Bulk and container ships are extremely efficient. Most of the carbon emissions are from the last few miles.

That's like saying that spaceships are extremely efficient, because "all they have to do is accelerate at the beginning and decelerate at the end." It's not the trip that gets you; it's the delta-V (or in this case, delta-p).

Also, cargo shipping voluntarily uses fuel ("bunker fuel" — the dregs of the petroleum distillation process) that's absolutely awful for the environment per watt generated compared to any other fuel (including any other petroleum distillate.) They do this because it's the cheapest [liquid] fuel to buy per watt generated, and because they "can" — cargo-ship engines are designed to deal with the low quality of bunker fuel, and ships at sea under most of the common charters [e.g. Bermuda] aren't subject to any ecological regulations restricting them from burning it.

Bunker fuel shouldn't be marketable for sale as a fuel at all. We (= OPEC, in this case) could still sell it to chemical companies, but the rest, we should just be sticking back in the ground. This would reduce global greenhouse gas emissions by such an extent it's not even funny.

This would naturally make shipping more expensive, since their next-cheapest fuel would be slightly more expensive. (Probably not for long, though; some capital investment into ship engine design, using modern engine technologies like Cylinder Deactivation, could probably claw most of this cheapness back.)

Yes, bunker fuel is terrible. But this doesn't change the fact that most of the carbon emissions would still be there for domestic production, because ships are extraordinarily efficient per tonne-mile of goods hauled.
The carbon emissions would still be there, but they might not be nearly as toxic/hazardous. (See my reply to a sibling comment.)
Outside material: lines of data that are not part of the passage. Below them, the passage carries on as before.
`config.mk`:
```
export PLATFORM = sky130hd
export DESIGN_NAME = rep_pol_stamp
export DESIGN_NICKNAME = d
export VERILOG_FILES = /design/src/rtl/rep_pol_stamp.sv
export SDC_FILE = /design/constraint.sdc
export NUM_CORES = 1
export LEC_CHECK = 0
export CORE_MARGIN = 10
export CORE_UTILIZATION = 64
export CTS_BUF_LIST = sky130_fd_sc_hd__clkbuf_16
export DETAILED_ROUTE_END_ITERATION = 10
export PLACE_DENSITY_LB_ADDON = 0.1
export SLEW_MARGIN = 0
export SYNTH_ARGS = -nofsm -noshare
export SYNTH_HDL_FRONTEND = slang
export SYNTH_SLANG_ARGS = --single-unit
```
`constraint.sdc`:
```
create_clock -name clk -period 6.4 [get_ports clk]
set_input_delay 0.64 -clock clk [delete_from_list [all_inputs] [get_ports clk]]
set_output_delay 0.64 -clock clk [all_outputs]
set_load 0.01 [all_outputs]
```
`src/rtl/rep_pol_stamp.sv`:
```
// Recency tracker for a 4-way set-associative replacement policy.
// Keeps one timestamp per way per set, stamped from a global counter on hit/fill.
// Invalidated or never-used ways hold 0, so the lowest stamp marks the LRU victim.
// When the counter wraps, every stamp is halved one set per cycle.
// The relative order of the ways survives this renormalisation.
module rep_pol_stamp #(
  parameter int TS_WIDTH = 32,
  parameter int NUM_SETS = 4,
  parameter int SET_W    = $clog2(NUM_SETS)
) (
  input  logic                clk,
  input  logic                rst_n,
  input  logic                acc_valid,
  output logic                acc_ready,
  input  logic [SET_W-1:0]    acc_set,
  input  logic [1:0]          acc_way,
  input  logic                acc_inv,
  input  logic                rd_req,
  input  logic [SET_W-1:0]    rd_set,
  output logic                rd_valid,
  output logic [TS_WIDTH-1:0] line_0,
  output logic [TS_WIDTH-1:0] line_1,
  output logic [TS_WIDTH-1:0] line_2,
  output logic [TS_WIDTH-1:0] line_3,
  output logic                busy
);

  typedef enum logic {ST_IDLE, ST_RENORM} state_t;

  localparam logic [TS_WIDTH-1:0] TS_MAX   = '1;
  // First counter value after renormalisation: above every halved stamp.
  localparam logic [TS_WIDTH-1:0] TS_HALF  = {1'b1, {(TS_WIDTH-1){1'b0}}};
  localparam logic [SET_W-1:0]    LAST_SET = SET_W'(NUM_SETS - 1);

  state_t              state_q, state_d;
  logic [TS_WIDTH-1:0] ts_q, ts_d;
  logic [SET_W-1:0]    ptr_q, ptr_d;
  logic [TS_WIDTH-1:0] stamp_q [NUM_SETS][4];
  logic [TS_WIDTH-1:0] stamp_d [NUM_SETS][4];
  logic                rd_valid_q, rd_valid_d;
  logic [TS_WIDTH-1:0] line_q [4];
  logic [TS_WIDTH-1:0] line_d [4];

  logic idle;
  logic acc_fire;
  logic rd_fire;

  assign idle      = (state_q == ST_IDLE);
  assign acc_fire  = acc_valid & idle;
  assign rd_fire   = rd_req & idle;
  assign acc_ready = idle;
  assign busy      = ~idle;
  assign rd_valid  = rd_valid_q;
  assign line_0    = line_q[0];
  assign line_1    = line_q[1];
  assign line_2    = line_q[2];
  assign line_3    = line_q[3];

  // Next state for the counter, the renormalisation FSM and the set pointer.
  always_comb begin
    state_d = state_q;
    ts_d    = ts_q;
    ptr_d   = ptr_q;
    case (state_q)
      ST_IDLE: begin
        if (acc_fire && !acc_inv) begin
          if (ts_q == TS_MAX) begin
            // The wrapping access keeps its all-ones stamp; halving makes it newest.
            state_d = ST_RENORM;
            ptr_d   = '0;
          end else begin
            ts_d = ts_q + 1'b1;
          end
        end
      end
      ST_RENORM: begin
        ptr_d = ptr_q + 1'b1;
        if (ptr_q == LAST_SET) begin
          state_d = ST_IDLE;
          ptr_d   = '0;
          ts_d    = TS_HALF;
        end
      end
      default: state_d = ST_IDLE;
    endcase
  end

  // Stamp array update: write on accepted access, or halve the set under the pointer.
  always_comb begin
    for (int s = 0; s < NUM_SETS; s++) begin
      for (int w = 0; w < 4; w++) begin
        stamp_d[s][w] = stamp_q[s][w];
        if (acc_fire && (acc_set == SET_W'(s)) && (acc_way == 2'(w))) begin
          stamp_d[s][w] = acc_inv ? '0 : ts_q;
        end else if ((state_q == ST_RENORM) && (ptr_q == SET_W'(s))) begin
          stamp_d[s][w] = stamp_q[s][w] >> 1;
        end
      end
    end
  end

  // Read port: capture pre-write stamps of rd_set; hold lines when no read fires.
  always_comb begin
    rd_valid_d = rd_fire;
    for (int w = 0; w < 4; w++) begin
      line_d[w] = rd_fire ? stamp_q[rd_set][w] : line_q[w];
    end
  end

  // All state registers; asynchronous clear returns the tracker to a fresh state.
  always_ff @(posedge clk or negedge rst_n) begin
    if (!rst_n) begin
      state_q    <= ST_IDLE;
      ts_q       <= TS_WIDTH'(1);
      ptr_q      <= '0;
      rd_valid_q <= 1'b0;
      for (int w = 0; w < 4; w++) begin
        line_q[w] <= '0;
      end
      for (int s = 0; s < NUM_SETS; s++) begin
        for (int w = 0; w < 4; w++) begin
          stamp_q[s][w] <= '0;
        end
      end
    end else begin
      state_q    <= state_d;
      ts_q       <= ts_d;
      ptr_q      <= ptr_d;
      rd_valid_q <= rd_valid_d;
      for (int w = 0; w < 4; w++) begin
        line_q[w] <= line_d[w];
      end
      for (int s = 0; s < NUM_SETS; s++) begin
        for (int w = 0; w < 4; w++) begin
          stamp_q[s][w] <= stamp_d[s][w];
        end
      end
    end
  end

endmodule

```
# ---- After elaboration in Yosys (flattened, before gate mapping)
# Index checks and enable logic that the tools add are counted.
dict set report op_classes {
  muxes 48
  n_reduce_logical 47
  eq_ne 14
  bitwise 4
  n_addsub 2
  magnitude_cmp 1
}
# op n
set ops {}
lappend ops {{2-to-1 mux 32 bit} 36}
lappend ops {{binary-select mux 128 bit (select 2 bit)} 1}
lappend ops {{2-to-1 mux 128 bit} 2}
lappend ops {{one-hot mux 32 bit (2 select lines)} 1}
lappend ops {{adder 32 x 1 -> 32 bit (second input constant)} 1}
lappend ops {{equality test 32 bit (second input constant)} 1}
lappend ops {{nonzero test 2 bit} 16}
lappend ops {{logical AND 1 bit} 25}
lappend ops {{equality test 2 bit (second input constant)} 6}
lappend ops {{equality test 2 x 1 -> 1 bit (second input constant)} 3}
lappend ops {{zero test 2 bit} 3}
lappend ops {{2-to-1 mux 2 bit} 3}
lappend ops {{!= test 2 x 1 -> 1 bit (second input constant)} 3}
lappend ops {{one-hot mux 2 bit (2 select lines)} 1}
lappend ops {{>= comparator 3 bit (second input constant)} 1}
lappend ops {{2-to-1 mux 1 bit} 3}
lappend ops {{inverter 2 -> 3 bit} 1}
lappend ops {{AND reduction 3 bit} 1}
lappend ops {{adder 2 x 1 -> 2 bit (second input constant)} 1}
lappend ops {{AND 1 bit} 2}
lappend ops {{!= test 2 bit (second input constant)} 1}
lappend ops {{one-hot mux 1 bit (2 select lines)} 1}
lappend ops {{AND reduction 2 bit} 1}
lappend ops {{zero test 1 bit} 1}
lappend ops {{inverter 1 bit} 1}
dict set report word_totals {
  out_inout_bits 131
  elab_cells 140
  in_bits 11
  ff_bits 676
}

# ---- Longest topological paths before layout
dict set report logic_depth {
  word_depth 5
  depth_mapped 9
}

# ---- Least setup slack after synthesis
# Ideal clock, no wire load.
dict set report synth_path {
  path_type {input-to-reg}
  start {in rd_set[1]}
  end {reg line_q (netlist bit line_1[10])}
  setup_slack_ns 4.023
  required_ns 6.275
  path_buffers 2
  stages 4
  arrival_ns 2.253
  cell_sequence {clkbuf_1 -> buf_1 -> mux4_2 -> mux2_2}
}
dict set report synth_via {
  elab_chain_cells 4
}
# item line
set synth_lines {}
lappend synth_lines {{from (decl)} 19} ;# input logic [SET_W-1:0] rd_set,
lappend synth_lines {{inverter 2 -> 3 bit (implied by the code)} 106} ;# line_d[w] = rd_fire ? stamp_q[rd_set][w] : line_q[w];
lappend synth_lines {{binary-select mux 128 bit (select 2 bit)} 106}
lappend synth_lines {{2-to-1 mux 128 bit (implied by the code) (2 in series)} 106}
lappend synth_lines {{to (signal, indexed assignment)} 131} ;# line_q[w] <= line_d[w];
lappend synth_lines {{to (decl)} 41} ;# logic [TS_WIDTH-1:0] line_q [4];
# Every way passes these cells. The select of a mux whose other input is x is not followed.
# A chain may end at the register's enable or synchronous reset.

# ---- Worst setup path after layout
dict set report layout_path {
  start {reg state_q (netlist: busy)}
  end {reg stamp_q[442] (netlist bit)}
}
dict set report layout_via {
  elab_chain_cells 5
  elab_cells_between_ends 7
  cone_classes {mux (1); bitwise (2); reduce/logical (4)}
}
# item line
set layout_lines {}
lappend layout_lines {{from (decl)} 35} ;# state_t state_q, state_d;
lappend layout_lines {{from (signal assigned)} 126} ;# state_q <= state_d;
lappend layout_lines {{inverter 1 bit} 48} ;# assign idle = (state_q == ST_IDLE);
lappend layout_lines {{AND 1 bit} 49} ;# assign acc_fire = acc_valid & idle;
lappend layout_lines {{logical AND 1 bit (2 in series)} 93} ;# if (acc_fire && (acc_set == SET_W'(s)) && (acc_way == 2'(w))) begin
lappend layout_lines {{2-to-1 mux 32 bit or nonzero test 2 bit (tied branches)} n/a}
lappend layout_lines {{to (signal, indexed assignment)} 135} ;# stamp_q[s][w] <= stamp_d[s][w];
lappend layout_lines {{to (decl)} 38} ;# logic [TS_WIDTH-1:0] stamp_q [NUM_SETS][4];
# Several ways; a longest one is shown, not always the timed one.

==> impl_summary.log <==
[metrics] kind of launch point of the worst setup path: register
[metrics] TritonCTS clock tree: built
[metrics] timing-limited maximum frequency: 257 MHz
[metrics] CP max FO: 64
[metrics] remaining max-slew budget at the tightest pin: 7.38%
[metrics] Distinct cells, synth: 46
[metrics] number of nets at the end of the flow: 3461
[metrics] final setup violation count: 0
[metrics] WP data required: 6.83 ns
[metrics] initial drt markers: 3680
[metrics] share of synthesized area occupied by flip-flops and latches: 51.6%
[metrics] Power per Cell Area: 342 nW/µm²
[metrics] Floorplan Core Area: 50400 µm²
[metrics] Post-Synthesis Cell Area: 32800 µm²
[metrics] # Post-CTS Setup Buffers: 0
[metrics] worst-margin pin slew: 1.38 ns
[metrics] run status: finished, final reports clean
[metrics] initial antenna violation count: 0
[metrics] placement-stage worst setup slack: 2.55 ns
[metrics] crit path setup slack, layout: 2.50 ns
[metrics] post-route minimum period: 3.90 ns
[metrics] post-synthesis net count: 3528
[metrics] top library cells by usage in the layout, fill and taps aside: sky130_fd_sc_hd__nand2_1 (999), sky130_fd_sc_hd__dfrtp_1 (675), sky130_fd_sc_hd__nor2_1 (496), sky130_fd_sc_hd__a31oi_1 (481), sky130_fd_sc_hd__clkdlybuf4s50_1 (137)
[metrics] max capacitance violation total: 0
[metrics] total count of max-transition violations in the final report: 0
[metrics] period utilization: 60.9%
[metrics] count of instances resized after the clock tree is built: 0
[metrics] kind of capture point of the worst setup path: register
[metrics] DRC: 0
[metrics] data arrival time of the critical path: 4.33 ns
[metrics] Yosys warning total: 0
[metrics] GRT Resource Usage Total: 30.9%
[metrics] library cell used as clock root buffer: sky130_fd_sc_hd__clkbuf_16
[metrics] reg-to-reg critical path startpoint: busy
[metrics] Row Count: 82
[metrics] Port Buffer Count: 141
[metrics] vertical die dimension: 246 µm
[metrics] maximum buffer depth of the clock tree: 3
[metrics] total clock buffers created by CTS: 71
[metrics] number of iterations in the first detailed-routing pass: 6
[metrics] Chip Width: 246 µm
[metrics] via/cell ratio: 6.60
[metrics] Static Leak: 16.6 nW
[metrics] dominant synthesized flop cell: sky130_fd_sc_hd__dfrtp_1
[metrics] unrepaired setup endpoints after global routing: no
[metrics] die area: 60700 µm²
[metrics] clk_skew: 0.0145 ns
[metrics] I/O pin total: 142
[metrics] total wirelength of the detailed-routed design: 93500 µm
[metrics] Final GP Congestion: 0.865
[metrics] destination of the worst register-to-register timing path: stamp_q[442]
[metrics] R2R depth: 6
[metrics] most common cell after layout, fill and taps aside: sky130_fd_sc_hd__nand2_1
[metrics] final hold slack: 0.116 ns
[metrics] total vias in the final route: 27500
[metrics] clock transition at the registers of the reported paths: 0.06 ns
[metrics] Hold Buf Count CTS: 0
[metrics] flop and latch count out of synthesis: 676
[metrics] share of final-layout standard cells stronger than drive strength 1: 12.4%
[metrics] total clock sinks: 676
[metrics] detailed-placement wirelength estimate: 54300 µm
[metrics] syn avg cell area: 9.33 µm²
[metrics] aggregate negative setup slack: 0 ns
[metrics] Antenna diodes: 0
[metrics] Max VDD drop: 0.000249 V
[metrics] via count of the first global-routing pass: 27200
[metrics] routed len/inst: 22.4 µm
[metrics] initial cell density of the core: 65.1%
[metrics] number of standard cells after synthesis: 3512
[metrics] HP Class: in -> async
[metrics] Overflow after GRT: 0
[metrics] Area Growth Syn to Fin: 11.2%
[metrics] wire length of the first global-routing pass: 150000 µm
[metrics] maximum number of pins on one net before global-route repair: 175
[metrics] clock insertion delay at the later pin of the skew report: 0.61 ns
[metrics] type of the worst setup path: reg -> reg
[metrics] async set-reset flop share out of synthesis: 100%
[metrics] flop-to-flop setup slack: 2.50 ns
[metrics] antenna-violating nets left: 0
[metrics] H-tree levels: 3
[metrics] number of enable-type register cells in the synthesized netlist: 0
[metrics] endpoints failing hold: 0
[worst max-delay path, stage by stage (launching register included)]
cell and delay (ns):
sky130_fd_sc_hd__dfrtp_1 0.71, sky130_fd_sc_hd__inv_1 0.28, sky130_fd_sc_hd__nand2_1 0.12, sky130_fd_sc_hd__nor3_1 1.05
sky130_fd_sc_hd__nand2_2 1.06, sky130_fd_sc_hd__nor2_1 0.39, sky130_fd_sc_hd__a31oi_1 0.08
[layer usage]
metal / global-route usage (%) / part of all wire, % / routed length [µm] / up-vias
met2: 47.5 / 46 / 43000 / 1706
met5: 0 / 0 / 0 / -
met3: 8.31 / 11 / 10700 / 236
li1: - / - / - / 11900
met4: 15.0 / 4.8 / 4460 / 0
met1: 40.5 / 38 / 35300 / 13600
[cells in the mapped netlist (all sizes together) (7+ instances only)]
library cell     n  area share, %
a31oi          481            9.2
dfrtp          675             52
o211ai          18           0.41
mux2           128            4.4
a21oi            9           0.14
nand3           53           0.81
buf             45           0.60
nor4             7           0.18
nor2           499            5.7
nand4            7           0.13
a21o             9           0.21
o21ai           38           0.58
mux4           128            8.8
clkbuf         283            3.2
nand2         1015             12
nor2b           29           0.55
inv             11           0.13
nor3            19           0.31
[logic make-up (layout without fill, tap and decap cells)]
family,Yosys count,in the layout,synth area share [%]
buffers and inverters,339,320,3.97
AO/OA/AOI/OAI,571,571,10.9
multiplexers,259,259,13.3
flip-flops,676,676,51.6
adder cells (fa/ha/maj),5,5,0.191
XOR/XNOR,1,1,0.0267
AND/OR/NAND/NOR,1661,1661,20.0
[final cells by class]
| cell class | instances | area (µm²) |
|---|---|---|
| Clock buffer | 73 | 1830 |
| Clock inverter | 48 | 294 |
| Fill cell | 3584 | 13900 |
| Inverter | 11 | 41.3 |
| Multi-Input combinational cell | 2497 | 14700 |
| Sequential cell | 676 | 16900 |
| Tap cell | 672 | 841 |
| Timing Repair Buffer | 188 | 1840 |
[how the worst max path moves through the flow]
stage                   start            to  slack, ns
floorplan           rd_set[1]    line_1[10]       4.02
global placement    acc_valid  stamp_q[447]       2.62
detailed placement  acc_valid  stamp_q[446]       2.55
CTS                      busy  stamp_q[503]       2.70
global route             busy  stamp_q[442]       2.23
finish                   busy  stamp_q[442]       2.50
[where the power goes]
part / total (mW) / switching [mW] / leakage (nW) / internal [mW]
Sequential: 6.07 / 0.792 / 7.77 / 5.28
Clock: 3.87 / 1.67 / 1.13 / 2.21
Combinational: 2.52 / 1.09 / 7.67 / 1.43
Total: 12.5 / 3.55 / 16.6 / 8.92
[through the flow]
step / utilization, % / instance area, µm² / power (mW) / instances
CTS: 72.3 / 36400 / 12.5 / 4165
detailed placement: 68.1 / 34300 / 8.62 / 4044
floorplan: - / 32800 / 7.41 / 3512
finish: 72.3 / 36400 / 12.5 / 4165
global route: 72.3 / 36400 / 13.0 / 4165
global placement: 68.1 / 34300 / 8.48 / 4044
[registers in the layout, summed over array words and instances (netlist names)]
register / cells
busy: 1
line_0: 32
line_1: 32
line_2: 32
line_3: 32
ptr_q: 2
rd_valid: 1
stamp_q: 512
ts_q: 32
(Power assumes the default switching activity.)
On the other hand, they'd be happening over land, where people live; instead of over water, "merely" killing marine life, so that might be a wash in policy-makers' minds.

To be clear, though, I'm not arguing against using cargo ships for domestic logistic as a concept; just the current implementation. Cargo ships that didn't use bunker fuel would be an unalloyed ecological win compared to both domestic ground logistics, and the current implementation of domestic marine logistics.

But that doesn’t change the fact that no amount of efficiency can make domestic shipping + oceanic shipping cheaper than domestic shipping alone.
>Bunker fuel shouldn't be marketable for sale as a fuel at all. We (= OPEC, in this case) could still sell it to chemical companies, but the rest, we should just be sticking back in the ground. This would reduce global greenhouse gas emissions by such an extent it's not even funny.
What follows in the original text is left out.